Wenn man am Wochenende ausgeht, sieht man sie oft durch die Amüsiermeilen der Städte ziehen: Gruppen von jungen Menschen, die in der Regel meist nur aus Frauen oder Männern bestehen und die alle irgendwie seltsam verkleidet sind, wobei einer von ihnen immer ganz besonders auffällt. Begegnet man ihnen zu vorgerückter Stunde sind meist alle etwas angeheitert und beinahe immer gut gelaunt.

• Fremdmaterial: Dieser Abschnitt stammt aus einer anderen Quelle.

==> src/hdl/http_response_head_parser_core_assert.svh <==
// Assertion macros for the HTTP response head parser core.
`ifndef HTTP_RESPONSE_HEAD_PARSER_CORE_ASSERT_SVH
`define HTTP_RESPONSE_HEAD_PARSER_CORE_ASSERT_SVH

// Same-cycle implication, disabled while reset is held.
`define HRHP_ASSERT_SAME(lbl, clk, rst_n, ante, cons, msg) \
    lbl: assert property (@(posedge clk) disable iff (!rst_n) (ante) |-> (cons)) \
        else $error(msg);

// Next-cycle implication, disabled while reset is held.
`define HRHP_ASSERT_NEXT(lbl, clk, rst_n, ante, cons, msg) \
    lbl: assert property (@(posedge clk) disable iff (!rst_n) (ante) |=> (cons)) \
        else $error(msg);

`endif

==> src/hdl/hrhp_pkg.sv <==
// Shared types, codes and constants of the HTTP response head parser.
`default_nettype none

package hrhp_pkg;

    localparam int LENGTH_BITS_DEF = 32;
    localparam int BODY_LEN_W      = 32;
    localparam int KEY_LEN         = 14;
    localparam int RESULT_BITS     = 2 + 8 + 1 + BODY_LEN_W;
    localparam int OUT_TDATA_W     = ((RESULT_BITS + 7) / 8) * 8;

    typedef enum logic [3:0] {
        PS_H, PS_T1, PS_T2, PS_P, PS_SLASH, PS_MAJOR, PS_DOT, PS_MINOR,
        PS_VEREND, PS_CODE, PS_REASON, PS_LF, PS_NAME, PS_VALUE, PS_ENDLF, PS_BODY
    } t_parse_state;

    typedef enum logic [1:0] {
        STATUS_BUSY    = 2'd0,
        STATUS_DONE    = 2'd1,
        STATUS_INVALID = 2'd2
    } t_status;

    typedef enum logic [2:0] {
        KIND_FRAMING, KIND_MAJOR, KIND_MINOR, KIND_CODE,
        KIND_REASON, KIND_NAME, KIND_VALUE, KIND_BODY
    } t_kind;

    localparam logic [7:0] CHR_H     = 8'h48;
    localparam logic [7:0] CHR_T     = 8'h54;
    localparam logic [7:0] CHR_P     = 8'h50;
    localparam logic [7:0] CHR_SLASH = 8'h2F;
    localparam logic [7:0] CHR_DOT   = 8'h2E;
    localparam logic [7:0] CHR_SPACE = 8'h20;
    localparam logic [7:0] CHR_CR    = 8'h0D;
    localparam logic [7:0] CHR_LF    = 8'h0A;
    localparam logic [7:0] CHR_COLON = 8'h3A;
    localparam logic [7:0] CHR_ZERO  = 8'h30;
    localparam logic [7:0] CHR_ONE   = 8'h31;
    localparam logic [7:0] CHR_NINE  = 8'h39;

    typedef struct packed {
        logic [7:0] data;
        logic       restart;
    } t_in_item;

    typedef struct packed {
        t_status               status;
        t_kind                 kind;
        logic [7:0]            data;
        logic                  field_end;
        logic [BODY_LEN_W-1:0] body_length;
        logic                  last_body_byte;
    } t_result;

    // Characters of the header name Content-Length, by match position.
    function automatic logic [7:0] key_char(input logic [3:0] pos);
        logic [7:0] c;
        unique case (pos)
            4'd0:    c = 8'h43;
            4'd1:    c = 8'h6F;
            4'd2:    c = 8'h6E;
            4'd3:    c = 8'h74;
            4'd4:    c = 8'h65;
            4'd5:    c = 8'h6E;
            4'd6:    c = 8'h74;
            4'd7:    c = 8'h2D;
            4'd8:    c = 8'h4C;
            4'd9:    c = 8'h65;
            4'd10:   c = 8'h6E;
            4'd11:   c = 8'h67;
            4'd12:   c = 8'h74;
            4'd13:   c = 8'h68;
            default: c = 8'h00;
        endcase
        return c;
    endfunction

endpackage

`default_nettype wire

==> src/hdl/hrhp_in_reg.sv <==
// Input register stage: holds one accepted byte transaction for the parser.
`default_nettype none

module hrhp_in_reg (
    input  wire logic               i_clk,
    input  wire logic               i_rst_n,
    input  wire logic               i_load,
    input  wire logic               i_take,
    input  wire hrhp_pkg::t_in_item i_item,
    output logic                    o_valid,
    output hrhp_pkg::t_in_item      o_item
);
    import hrhp_pkg::*;

    logic     r_valid;
    t_in_item r_item;

    always_ff @(posedge i_clk) begin
        if (!i_rst_n) begin
            r_valid <= 1'b0;
        end else if (i_load) begin
            r_valid <= 1'b1;
        end else if (i_take) begin
            r_valid <= 1'b0;
        end
    end

    always_ff @(posedge i_clk) begin
        if (i_load) begin
            r_item <= i_item;
        end
    end

    assign o_valid = r_valid;
    assign o_item  = r_item;

endmodule

`default_nettype wire

==> src/hdl/hrhp_parse.sv <==
// Parser state machine, header name match and content length accumulator.
`default_nettype none

module hrhp_parse #(
    parameter int LENGTH_BITS = hrhp_pkg::LENGTH_BITS_DEF
) (
    input  wire logic               i_clk,
    input  wire logic               i_rst_n,
    input  wire logic               i_step,
    input  wire hrhp_pkg::t_in_item i_item,
    output hrhp_pkg::t_result       o_result
);
    import hrhp_pkg::*;

    t_parse_state           r_state, n_state;
    logic [3:0]             r_nm_pos, n_nm_pos;
    logic                   r_nm_ok, n_nm_ok;
    logic                   r_nm_started, n_nm_started;
    logic                   r_nm_trail, n_nm_trail;
    logic [LENGTH_BITS-1:0] r_len, n_len;
    logic                   r_vd_started, n_vd_started;
    logic                   r_vd_trail, n_vd_trail;
    logic                   r_vd_bad, n_vd_bad;
    logic [LENGTH_BITS-1:0] r_rem, n_rem;

    logic [7:0]                        w_b;
    logic                              w_ok;
    logic                              w_key_hit;
    logic                              w_dig09;
    logic                              w_dig19;
    logic [LENGTH_BITS+3:0]            w_len_full;
    logic                              w_len_ovf;
    logic [LENGTH_BITS-1:0]            w_rem_dec;
    logic                              w_body_end;
    logic [LENGTH_BITS+BODY_LEN_W-1:0] w_len_ext;
    t_result                           w_res;

    assign w_b       = i_item.data;
    assign w_key_hit = r_nm_ok && (r_nm_pos == 4'(KEY_LEN));
    assign w_dig09   = (w_b >= CHR_ZERO) && (w_b <= CHR_NINE);
    assign w_dig19   = (w_b >= CHR_ONE) && (w_b <= CHR_NINE);

    // length * 10 + digit, with four guard bits to catch overflow
    assign w_len_full = {1'b0, r_len, 3'b000} + {3'b000, r_len, 1'b0}
                      + {{LENGTH_BITS{1'b0}}, w_b[3:0]};
    assign w_len_ovf  = |w_len_full[LENGTH_BITS+3:LENGTH_BITS];

    assign w_rem_dec  = (r_rem != '0) ? (r_rem - LENGTH_BITS'(1)) : r_rem;
    assign w_body_end = (w_rem_dec == '0);

    // Decide whether the byte is legal in the current state.
    always_comb begin
        unique case (r_state)
            PS_H:      w_ok = (w_b == CHR_H);
            PS_T1:     w_ok = (w_b == CHR_T);
            PS_T2:     w_ok = (w_b == CHR_T);
            PS_P:      w_ok = (w_b == CHR_P);
            PS_SLASH:  w_ok = (w_b == CHR_SLASH);
            PS_MAJOR:  w_ok = w_dig19;
            PS_DOT:    w_ok = (w_b == CHR_DOT);
            PS_MINOR:  w_ok = w_dig09;
            PS_VEREND: w_ok = (w_b == CHR_SPACE);
            PS_CODE:   w_ok = (w_b >= CHR_SPACE);
            PS_REASON: w_ok = (w_b == CHR_CR) || (w_b >= CHR_SPACE);
            PS_LF:     w_ok = (w_b == CHR_LF);
            PS_NAME:   w_ok = (w_b == CHR_CR) || (w_b >= CHR_SPACE);
            PS_VALUE:  w_ok = (w_b == CHR_CR) || (w_b >= CHR_SPACE);
            PS_ENDLF:  w_ok = (w_b == CHR_LF) && !r_vd_bad;
            PS_BODY:   w_ok = 1'b1;
        endcase
    end

    // Next state.
    always_comb begin
        n_state = r_state;
        if (i_item.restart) begin
            n_state = PS_H;
        end else if (w_ok) begin
            unique case (r_state)
                PS_H:      n_state = PS_T1;
                PS_T1:     n_state = PS_T2;
                PS_T2:     n_state = PS_P;
                PS_P:      n_state = PS_SLASH;
                PS_SLASH:  n_state = PS_MAJOR;
                PS_MAJOR:  n_state = PS_DOT;
                PS_DOT:    n_state = PS_MINOR;
                PS_MINOR:  n_state = PS_VEREND;
                PS_VEREND: n_state = PS_CODE;
                PS_CODE:   n_state = (w_b == CHR_SPACE) ? PS_REASON : PS_CODE;
                PS_REASON: n_state = (w_b == CHR_CR) ? PS_LF : PS_REASON;
                PS_LF:     n_state = PS_NAME;
                PS_NAME: begin
                    if (w_b == CHR_COLON) begin
                        n_state = PS_VALUE;
                    end else if (w_b == CHR_CR) begin
                        n_state = PS_ENDLF;
                    end
                end
                PS_VALUE:  n_state = (w_b == CHR_CR) ? PS_LF : PS_VALUE;
                PS_ENDLF:  n_state = (r_len == '0) ? PS_H : PS_BODY;
                PS_BODY:   n_state = w_body_end ? PS_H : PS_BODY;
            endcase
        end
    end

    // Result of the byte.
    always_comb begin
        w_res                = '0;
        w_res.status         = STATUS_BUSY;
        w_res.kind           = KIND_FRAMING;
        w_res.data           = w_b;
        w_res.body_length    = w_len_ext[BODY_LEN_W-1:0];
        if (i_item.restart) begin
            w_res.data = 8'h00;
        end else if (!w_ok) begin
            w_res.status = STATUS_INVALID;
        end else begin
            unique case (r_state)
                PS_MAJOR: begin
                    w_res.kind = KIND_MAJOR;
                    w_res.data = {4'h0, w_b[3:0]};
                end
                PS_MINOR: begin
                    w_res.kind = KIND_MINOR;
                    w_res.data = {4'h0, w_b[3:0]};
                end
                PS_CODE: begin
                    if (w_b == CHR_SPACE) begin
                        w_res.field_end = 1'b1;
                    end else begin
                        w_res.kind = KIND_CODE;
                    end
                end
                PS_REASON: begin
                    if (w_b == CHR_CR) begin
                        w_res.field_end = 1'b1;
                    end else begin
                        w_res.kind = KIND_REASON;
                    end
                end
                PS_NAME: begin
                    if ((w_b != CHR_COLON) && (w_b != CHR_CR)) begin
                        w_res.kind = KIND_NAME;
                    end
                end
                PS_VALUE: begin
                    if (w_b == CHR_CR) begin
                        w_res.field_end = 1'b1;
                    end else begin
                        w_res.kind = KIND_VALUE;
                    end
                end
                PS_ENDLF: begin
                    if (r_len == '0) begin
                        w_res.status = STATUS_DONE;
                    end
                end
                PS_BODY: begin
                    w_res.kind = KIND_BODY;
                    if (w_body_end) begin
                        w_res.status         = STATUS_DONE;
                        w_res.last_body_byte = 1'b1;
                    end
                end
                default: begin
                end
            endcase
        end
    end

    // Name match, length value and body count.
    always_comb begin
        n_nm_pos     = r_nm_pos;
        n_nm_ok      = r_nm_ok;
        n_nm_started = r_nm_started;
        n_nm_trail   = r_nm_trail;
        n_len        = r_len;
        n_vd_started = r_vd_started;
        n_vd_trail   = r_vd_trail;
        n_vd_bad     = r_vd_bad;
        n_rem        = r_rem;
        if (i_item.restart) begin
            n_nm_pos     = 4'h0;
            n_nm_ok      = 1'b0;
            n_nm_started = 1'b0;
            n_nm_trail   = 1'b0;
            n_len        = '0;
            n_vd_started = 1'b0;
            n_vd_trail   = 1'b0;
            n_vd_bad     = 1'b0;
            n_rem        = '0;
        end else if (w_ok) begin
            case (r_state)
                PS_H: begin
                    n_len        = '0;
                    n_vd_started = 1'b0;
                    n_vd_trail   = 1'b0;
                    n_vd_bad     = 1'b0;
                end
                PS_LF: begin
                    n_nm_pos     = 4'h0;
                    n_nm_ok      = 1'b1;
                    n_nm_started = 1'b0;
                    n_nm_trail   = 1'b0;
                end
                PS_NAME: begin
                    if (w_b == CHR_COLON) begin
                        if (w_key_hit) begin
                            n_len        = '0;
                            n_vd_started = 1'b0;
                            n_vd_trail   = 1'b0;
                            n_vd_bad     = 1'b0;
                        end
                    end else if (w_b == CHR_CR) begin
                        // drop the partial name
                    end else if (w_b == CHR_SPACE) begin
                        if (r_nm_started) begin
                            n_nm_trail = 1'b1;
                        end
                    end else if (r_nm_trail) begin
                        n_nm_ok = 1'b0;
                    end else begin
                        n_nm_started = 1'b1;
                        if (r_nm_ok) begin
                            if ((r_nm_pos < 4'(KEY_LEN)) && (key_char(r_nm_pos) == w_b)) begin
                                n_nm_pos = r_nm_pos + 4'h1;
                            end else begin
                                n_nm_ok = 1'b0;
                            end
                        end
                    end
                end
                PS_VALUE: begin
                    if ((w_b != CHR_CR) && w_key_hit) begin
                        if (w_b == CHR_SPACE) begin
                            if (r_vd_started) begin
                                n_vd_trail = 1'b1;
                            end
                        end else if (!w_dig09 || r_vd_trail || r_vd_bad) begin
                            n_vd_bad = 1'b1;
                        end else begin
                            n_vd_started = 1'b1;
                            if (w_len_ovf) begin
                                n_vd_bad = 1'b1;
                            end else begin
                                n_len = w_len_full[LENGTH_BITS-1:0];
                            end
                        end
                    end
                end
                PS_ENDLF: begin
                    if (r_len != '0) begin
                        n_rem = r_len;
                    end
                end
                PS_BODY: begin
                    n_rem = w_rem_dec;
                end
                default: begin
                end
            endcase
        end
    end

    assign w_len_ext = {{BODY_LEN_W{1'b0}}, n_len};

    always_ff @(posedge i_clk) begin
        if (!i_rst_n) begin
            r_state      <= PS_H;
            r_nm_pos     <= 4'h0;
            r_nm_ok      <= 1'b0;
            r_nm_started <= 1'b0;
            r_nm_trail   <= 1'b0;
            r_len        <= '0;
            r_vd_started <= 1'b0;
            r_vd_trail   <= 1'b0;
            r_vd_bad     <= 1'b0;
            r_rem        <= '0;
        end else if (i_step) begin
            r_state      <= n_state;
            r_nm_pos     <= n_nm_pos;
            r_nm_ok      <= n_nm_ok;
            r_nm_started <= n_nm_started;
            r_nm_trail   <= n_nm_trail;
            r_len        <= n_len;
            r_vd_started <= n_vd_started;
            r_vd_trail   <= n_vd_trail;
            r_vd_bad     <= n_vd_bad;
            r_rem        <= n_rem;
        end
    end

    assign o_result = w_res;

endmodule

`default_nettype wire

==> src/hdl/hrhp_out_reg.sv <==
// Result register stage: holds one tagged byte until the sink takes it.
`default_nettype none

module hrhp_out_reg (
    input  wire logic                           i_clk,
    input  wire logic                           i_rst_n,
    input  wire logic                           i_load,
    input  wire logic                           i_ready,
    input  wire hrhp_pkg::t_result              i_result,
    output logic                                o_valid,
    output logic [hrhp_pkg::OUT_TDATA_W-1:0]    o_tdata,
    output logic [2:0]                          o_tuser,
    output logic                                o_tlast
);
    import hrhp_pkg::*;

    logic    r_valid;
    t_result r_result;

    always_ff @(posedge i_clk) begin
        if (!i_rst_n) begin
            r_valid <= 1'b0;
        end else if (i_load) begin
            r_valid <= 1'b1;
        end else if (i_ready) begin
            r_valid <= 1'b0;
        end
    end

    always_ff @(posedge i_clk) begin
        if (i_load) begin
            r_result <= i_result;
        end
    end

    assign o_valid = r_valid;
    assign o_tdata = {{(OUT_TDATA_W-RESULT_BITS){1'b0}}, r_result.body_length,
                      r_result.field_end, r_result.data, r_result.status};
    assign o_tuser = r_result.kind;
    assign o_tlast = r_result.last_body_byte;

endmodule

`default_nettype wire

==> src/hdl/http_response_head_parser_core.sv <==
// Top level of the HTTP response head parser: byte stream in, tagged bytes out.
//
// Usage
//   Slave stream: one response byte per transaction in s_axis_tdata; s_axis_tuser
//   set to 1 restarts the parser (the byte is ignored, a framing result is
//   still produced). Every input transaction yields exactly one result.
//   Master stream: m_axis_tdata carries status, byte or digit value, field end
//   and the parsed content length; m_axis_tuser tags the byte role; m_axis_tlast
//   marks the final body byte of a message.
//   The input register takes the byte, and the state machine then writes the result
//   register once the result register is free or being drained.
//   Throughput: one byte per cycle while the sink does not stall.
//   When the sink stalls, the result register holds and the input register
//   still takes one more byte; after that s_axis_tready drops until the sink
//   takes the result.
//   An invalid byte is reported with status invalid and leaves the parser
//   where it was; a later legal byte, a restart transaction or reset moves it on.
//   Reset (synchronous, active low) empties both registers and returns the
//   parser to the start of a response, expecting the H of the status line.
`default_nettype none

module http_response_head_parser_core #(
    parameter int LENGTH_BITS = hrhp_pkg::LENGTH_BITS_DEF
) (
    input  wire logic                              i_clk,
    input  wire logic                              i_rst_n,
    input  wire logic                              s_axis_tvalid,
    output logic                                   s_axis_tready,
    input  wire logic [7:0]                        s_axis_tdata,  // [7:0] byte_in
    input  wire logic [0:0]                        s_axis_tuser,  // [0] restart
    output logic                                   m_axis_tvalid,
    input  wire logic                              m_axis_tready,
    // [1:0] status, [9:2] data_out, [10] field_end, [42:11] body_length, rest zero
    output logic [hrhp_pkg::OUT_TDATA_W-1:0]       m_axis_tdata,
    output logic [2:0]                             m_axis_tuser,  // [2:0] kind
    output logic                                   m_axis_tlast   // last_body_byte
);
    import hrhp_pkg::*;

    logic     w_in_accept;
    logic     w_in_valid;
    logic     w_advance;
    logic     w_step;
    t_in_item w_in_item;
    t_in_item w_held_item;
    t_result  w_result;

    // Advance whenever the result register is free or being drained.
    assign w_advance     = !m_axis_tvalid || m_axis_tready;
    assign w_step        = w_in_valid && w_advance;
    assign s_axis_tready = !w_in_valid || w_advance;
    assign w_in_accept   = s_axis_tvalid && s_axis_tready;

    assign w_in_item.data    = s_axis_tdata;
    assign w_in_item.restart = s_axis_tuser[0];

    hrhp_in_reg u_in_reg (
        .i_clk   (i_clk),
        .i_rst_n (i_rst_n),
        .i_load  (w_in_accept),
        .i_take  (w_step),
        .i_item  (w_in_item),
        .o_valid (w_in_valid),
        .o_item  (w_held_item)
    );

    // Update the parse state and form the result in the same cycle.
    hrhp_parse #(
        .LENGTH_BITS (LENGTH_BITS)
    ) u_parse (
        .i_clk    (i_clk),
        .i_rst_n  (i_rst_n),
        .i_step   (w_step),
        .i_item   (w_held_item),
        .o_result (w_result)
    );

    hrhp_out_reg u_out_reg (
        .i_clk    (i_clk),
        .i_rst_n  (i_rst_n),
        .i_load   (w_step),
        .i_ready  (m_axis_tready),
        .i_result (w_result),
        .o_valid  (m_axis_tvalid),
        .o_tdata  (m_axis_tdata),
        .o_tuser  (m_axis_tuser),
        .o_tlast  (m_axis_tlast)
    );

`include "http_response_head_parser_core_assert.svh"

    // The final body byte always completes the message as a body byte.
    `HRHP_ASSERT_SAME(a_last_is_done, i_clk, i_rst_n, m_axis_tvalid && m_axis_tlast,
        (m_axis_tdata[1:0] == STATUS_DONE) && (m_axis_tuser == KIND_BODY),
        "last body byte without completion")

    // An invalid byte is a framing result with no field end and no last flag.
    `HRHP_ASSERT_SAME(a_invalid_clean, i_clk, i_rst_n,
        m_axis_tvalid && (m_axis_tdata[1:0] == STATUS_INVALID),
        (m_axis_tuser == KIND_FRAMING) && !m_axis_tdata[10] && !m_axis_tlast,
        "invalid result carries role flags")

    // A field end is a framing byte of an unfinished message.
    `HRHP_ASSERT_SAME(a_fend_framing, i_clk, i_rst_n, m_axis_tvalid && m_axis_tdata[10],
        (m_axis_tuser == KIND_FRAMING) && (m_axis_tdata[1:0] == STATUS_BUSY),
        "field end on a non-framing byte")

    // A held input byte waits in the input register while the result stalls.
    `HRHP_ASSERT_NEXT(a_in_hold, i_clk, i_rst_n, w_in_valid && !w_advance,
        w_in_valid, "held input byte lost during stall")

endmodule

`default_nettype wire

Ist nun gerade nicht Karneval, dann kann man mit ziemlicher Gewissheit davon ausgehen, dass es sich um eine Junggesellen- beziehungsweise Junggesellinnenabschiedsparty handelt.
Eine alte Tradition
Woher die Tradition des Junggesellenabschieds ursprünglich stammt, ist nicht ganz gewiss, denn verschiedene Quellen geben unterschiedliche Auskunft. Zum einen wird berichtet, dass der Brauch bereits im Griechenland der Antike, genauer gesagt in Sparta, existierte. Dort soll es unter den Soldaten Usus gewesen sein, für ihre Kameraden, die in den Hafen der Ehe einliefen, ein großes Fest zu geben, mit allem, was dazugehört.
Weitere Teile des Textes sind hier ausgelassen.